The records are to be copied in their entirety, exactly as given.

[Saved data entries]
────────────────────
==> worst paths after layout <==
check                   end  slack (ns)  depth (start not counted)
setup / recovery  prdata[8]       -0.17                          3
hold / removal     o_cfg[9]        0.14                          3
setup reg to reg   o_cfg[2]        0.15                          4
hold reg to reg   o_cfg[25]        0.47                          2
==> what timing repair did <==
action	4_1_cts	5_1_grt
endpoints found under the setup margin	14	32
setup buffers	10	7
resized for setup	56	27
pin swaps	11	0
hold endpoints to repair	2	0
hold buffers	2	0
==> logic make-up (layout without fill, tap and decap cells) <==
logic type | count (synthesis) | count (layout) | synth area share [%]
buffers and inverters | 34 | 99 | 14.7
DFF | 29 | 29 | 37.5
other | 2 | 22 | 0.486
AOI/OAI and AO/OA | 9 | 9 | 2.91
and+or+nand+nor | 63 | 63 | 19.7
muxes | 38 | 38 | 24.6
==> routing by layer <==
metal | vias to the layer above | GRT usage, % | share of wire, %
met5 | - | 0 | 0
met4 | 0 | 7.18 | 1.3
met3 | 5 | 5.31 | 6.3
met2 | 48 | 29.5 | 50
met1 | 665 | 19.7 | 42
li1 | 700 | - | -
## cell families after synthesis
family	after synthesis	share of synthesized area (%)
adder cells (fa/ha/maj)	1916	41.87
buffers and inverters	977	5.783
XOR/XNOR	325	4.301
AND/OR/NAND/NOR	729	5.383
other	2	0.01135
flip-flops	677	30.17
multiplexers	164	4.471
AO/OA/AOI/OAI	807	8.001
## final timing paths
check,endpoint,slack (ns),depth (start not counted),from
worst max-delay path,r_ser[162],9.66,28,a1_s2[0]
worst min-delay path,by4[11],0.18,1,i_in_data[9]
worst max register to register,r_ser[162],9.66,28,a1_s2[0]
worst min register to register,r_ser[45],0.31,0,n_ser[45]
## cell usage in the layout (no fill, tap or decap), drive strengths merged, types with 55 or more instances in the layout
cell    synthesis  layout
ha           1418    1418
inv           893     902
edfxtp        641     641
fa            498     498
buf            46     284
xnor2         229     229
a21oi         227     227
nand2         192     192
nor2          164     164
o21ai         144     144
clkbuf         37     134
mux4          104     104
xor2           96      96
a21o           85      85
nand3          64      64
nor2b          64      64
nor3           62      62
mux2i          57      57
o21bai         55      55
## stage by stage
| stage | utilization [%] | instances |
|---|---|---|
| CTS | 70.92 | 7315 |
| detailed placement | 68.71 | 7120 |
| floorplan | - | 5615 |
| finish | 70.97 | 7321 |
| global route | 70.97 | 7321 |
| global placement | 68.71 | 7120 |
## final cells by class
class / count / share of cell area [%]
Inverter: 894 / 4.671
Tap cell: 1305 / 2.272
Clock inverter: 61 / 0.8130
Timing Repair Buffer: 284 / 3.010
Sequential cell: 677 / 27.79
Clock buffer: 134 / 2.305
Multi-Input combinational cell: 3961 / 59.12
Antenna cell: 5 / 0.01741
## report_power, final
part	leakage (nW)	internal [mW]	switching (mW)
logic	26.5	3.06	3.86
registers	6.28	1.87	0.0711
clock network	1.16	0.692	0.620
### src/design/kca_pkg.sv
// Shared types, key table constants and decode functions for the autorepeat engine.
package kca_pkg;

   localparam int unsigned NumKeys = 13;

   localparam logic [15:0] MaskUp       = 16'h4000;
   localparam logic [15:0] MaskDown     = 16'h0400;
   localparam logic [15:0] MaskLeft     = 16'h0100;
   localparam logic [15:0] MaskRight    = 16'h0200;
   localparam logic [15:0] MaskSet      = 16'h8000;
   localparam logic [1:0]  MaskShootFull = 2'b11;
   localparam logic [1:0]  MaskShootOnly = 2'b10;
   localparam logic [1:0]  MaskShootHalf = 2'b01;
   localparam logic [15:0] MaskZoomIn   = 16'h0010;
   localparam logic [15:0] MaskZoomOut  = 16'h0020;
   localparam logic [15:0] MaskMenu     = 16'h2000;
   localparam logic [15:0] MaskDisplay  = 16'h1000;
   localparam logic [15:0] MaskPrint    = 16'h0800;

   localparam logic [15:0] FirstDelayReset  = 16'd500;
   localparam logic [15:0] RepeatDelayReset = 16'd175;

   localparam logic MODE_SCAN   = 1'b0;
   localparam logic MODE_FORGET = 1'b1;

   localparam logic CSR_FIRST_DELAY  = 1'b0;
   localparam logic CSR_REPEAT_DELAY = 1'b1;

   typedef struct packed {
      logic        mode;
      logic [15:0] main_bits;
      logic [1:0]  shutter_bits;
      logic [31:0] now_ms;
   } req_type;

   typedef struct packed {
      logic [3:0] event_key;
      logic       is_repeat;
      logic [3:0] held_key;
   } rsp_type;

   // Bit k set when table key k+1 is pressed (all its mask bits low).
   function automatic logic [NumKeys-1:0] pressed_vec(input logic [15:0] mainv,
                                                      input logic [1:0] shut);
      logic [NumKeys-1:0] v;
      v[0]  = (mainv & MaskUp) == '0;
      v[1]  = (mainv & MaskDown) == '0;
      v[2]  = (mainv & MaskLeft) == '0;
      v[3]  = (mainv & MaskRight) == '0;
      v[4]  = (mainv & MaskSet) == '0;
      v[5]  = (shut & MaskShootFull) == '0;
      v[6]  = (shut & MaskShootOnly) == '0;
      v[7]  = (shut & MaskShootHalf) == '0;
      v[8]  = (mainv & MaskZoomIn) == '0;
      v[9]  = (mainv & MaskZoomOut) == '0;
      v[10] = (mainv & MaskMenu) == '0;
      v[11] = (mainv & MaskDisplay) == '0;
      v[12] = (mainv & MaskPrint) == '0;
      return v;
   endfunction

   // Table position of the lowest set bit, 0 when none.
   function automatic logic [3:0] first_key(input logic [NumKeys-1:0] v);
      logic [3:0] pos;
      pos = 4'd0;
      for (int k = NumKeys - 1; k >= 0; k--) begin
         if (v[k]) begin
            pos = 4'(k + 1);
         end
      end
      return pos;
   endfunction

endpackage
────────────────────
:: Solution to this problem ::
==> worst paths after layout <==
check                   end  slack (ns)  depth (start not counted)
setup / recovery  prdata[8]       -0.17                          3
hold / removal     o_cfg[9]        0.14                          3
setup reg to reg   o_cfg[2]        0.15                          4
hold reg to reg   o_cfg[25]        0.47                          2
==> what timing repair did <==
action	4_1_cts	5_1_grt
endpoints found under the setup margin	14	32
setup buffers	10	7
resized for setup	56	27
pin swaps	11	0
hold endpoints to repair	2	0
hold buffers	2	0
==> logic make-up (layout without fill, tap and decap cells) <==
logic type | count (synthesis) | count (layout) | synth area share [%]
buffers and inverters | 34 | 99 | 14.7
DFF | 29 | 29 | 37.5
other | 2 | 22 | 0.486
AOI/OAI and AO/OA | 9 | 9 | 2.91
and+or+nand+nor | 63 | 63 | 19.7
muxes | 38 | 38 | 24.6
==> routing by layer <==
metal | vias to the layer above | GRT usage, % | share of wire, %
met5 | - | 0 | 0
met4 | 0 | 7.18 | 1.3
met3 | 5 | 5.31 | 6.3
met2 | 48 | 29.5 | 50
met1 | 665 | 19.7 | 42
li1 | 700 | - | -
## cell families after synthesis
family	after synthesis	share of synthesized area (%)
adder cells (fa/ha/maj)	1916	41.87
buffers and inverters	977	5.783
XOR/XNOR	325	4.301
AND/OR/NAND/NOR	729	5.383
other	2	0.01135
flip-flops	677	30.17
multiplexers	164	4.471
AO/OA/AOI/OAI	807	8.001
## final timing paths
check,endpoint,slack (ns),depth (start not counted),from
worst max-delay path,r_ser[162],9.66,28,a1_s2[0]
worst min-delay path,by4[11],0.18,1,i_in_data[9]
worst max register to register,r_ser[162],9.66,28,a1_s2[0]
worst min register to register,r_ser[45],0.31,0,n_ser[45]
## cell usage in the layout (no fill, tap or decap), drive strengths merged, types with 55 or more instances in the layout
cell    synthesis  layout
ha           1418    1418
inv           893     902
edfxtp        641     641
fa            498     498
buf            46     284
xnor2         229     229
a21oi         227     227
nand2         192     192
nor2          164     164
o21ai         144     144
clkbuf         37     134
mux4          104     104
xor2           96      96
a21o           85      85
nand3          64      64
nor2b          64      64
nor3           62      62
mux2i          57      57
o21bai         55      55
## stage by stage
| stage | utilization [%] | instances |
|---|---|---|
| CTS | 70.92 | 7315 |
| detailed placement | 68.71 | 7120 |
| floorplan | - | 5615 |
| finish | 70.97 | 7321 |
| global route | 70.97 | 7321 |
| global placement | 68.71 | 7120 |
## final cells by class
class / count / share of cell area [%]
Inverter: 894 / 4.671
Tap cell: 1305 / 2.272
Clock inverter: 61 / 0.8130
Timing Repair Buffer: 284 / 3.010
Sequential cell: 677 / 27.79
Clock buffer: 134 / 2.305
Multi-Input combinational cell: 3961 / 59.12
Antenna cell: 5 / 0.01741
## report_power, final
part	leakage (nW)	internal [mW]	switching (mW)
logic	26.5	3.06	3.86
registers	6.28	1.87	0.0711
clock network	1.16	0.692	0.620
### src/design/kca_pkg.sv
// Shared types, key table constants and decode functions for the autorepeat engine.
package kca_pkg;

   localparam int unsigned NumKeys = 13;

   localparam logic [15:0] MaskUp       = 16'h4000;
   localparam logic [15:0] MaskDown     = 16'h0400;
   localparam logic [15:0] MaskLeft     = 16'h0100;
   localparam logic [15:0] MaskRight    = 16'h0200;
   localparam logic [15:0] MaskSet      = 16'h8000;
   localparam logic [1:0]  MaskShootFull = 2'b11;
   localparam logic [1:0]  MaskShootOnly = 2'b10;
   localparam logic [1:0]  MaskShootHalf = 2'b01;
   localparam logic [15:0] MaskZoomIn   = 16'h0010;
   localparam logic [15:0] MaskZoomOut  = 16'h0020;
   localparam logic [15:0] MaskMenu     = 16'h2000;
   localparam logic [15:0] MaskDisplay  = 16'h1000;
   localparam logic [15:0] MaskPrint    = 16'h0800;

   localparam logic [15:0] FirstDelayReset  = 16'd500;
   localparam logic [15:0] RepeatDelayReset = 16'd175;

   localparam logic MODE_SCAN   = 1'b0;
   localparam logic MODE_FORGET = 1'b1;

   localparam logic CSR_FIRST_DELAY  = 1'b0;
   localparam logic CSR_REPEAT_DELAY = 1'b1;

   typedef struct packed {
      logic        mode;
      logic [15:0] main_bits;
      logic [1:0]  shutter_bits;
      logic [31:0] now_ms;
   } req_type;

   typedef struct packed {
      logic [3:0] event_key;
      logic       is_repeat;
      logic [3:0] held_key;
   } rsp_type;

   // Bit k set when table key k+1 is pressed (all its mask bits low).
   function automatic logic [NumKeys-1:0] pressed_vec(input logic [15:0] mainv,
                                                      input logic [1:0] shut);
      logic [NumKeys-1:0] v;
      v[0]  = (mainv & MaskUp) == '0;
      v[1]  = (mainv & MaskDown) == '0;
      v[2]  = (mainv & MaskLeft) == '0;
      v[3]  = (mainv & MaskRight) == '0;
      v[4]  = (mainv & MaskSet) == '0;
      v[5]  = (shut & MaskShootFull) == '0;
      v[6]  = (shut & MaskShootOnly) == '0;
      v[7]  = (shut & MaskShootHalf) == '0;
      v[8]  = (mainv & MaskZoomIn) == '0;
      v[9]  = (mainv & MaskZoomOut) == '0;
      v[10] = (mainv & MaskMenu) == '0;
      v[11] = (mainv & MaskDisplay) == '0;
      v[12] = (mainv & MaskPrint) == '0;
      return v;
   endfunction

   // Table position of the lowest set bit, 0 when none.
   function automatic logic [3:0] first_key(input logic [NumKeys-1:0] v);
      logic [3:0] pos;
      pos = 4'd0;
      for (int k = NumKeys - 1; k >= 0; k--) begin
         if (v[k]) begin
            pos = 4'(k + 1);
         end
      end
      return pos;
   endfunction

endpackage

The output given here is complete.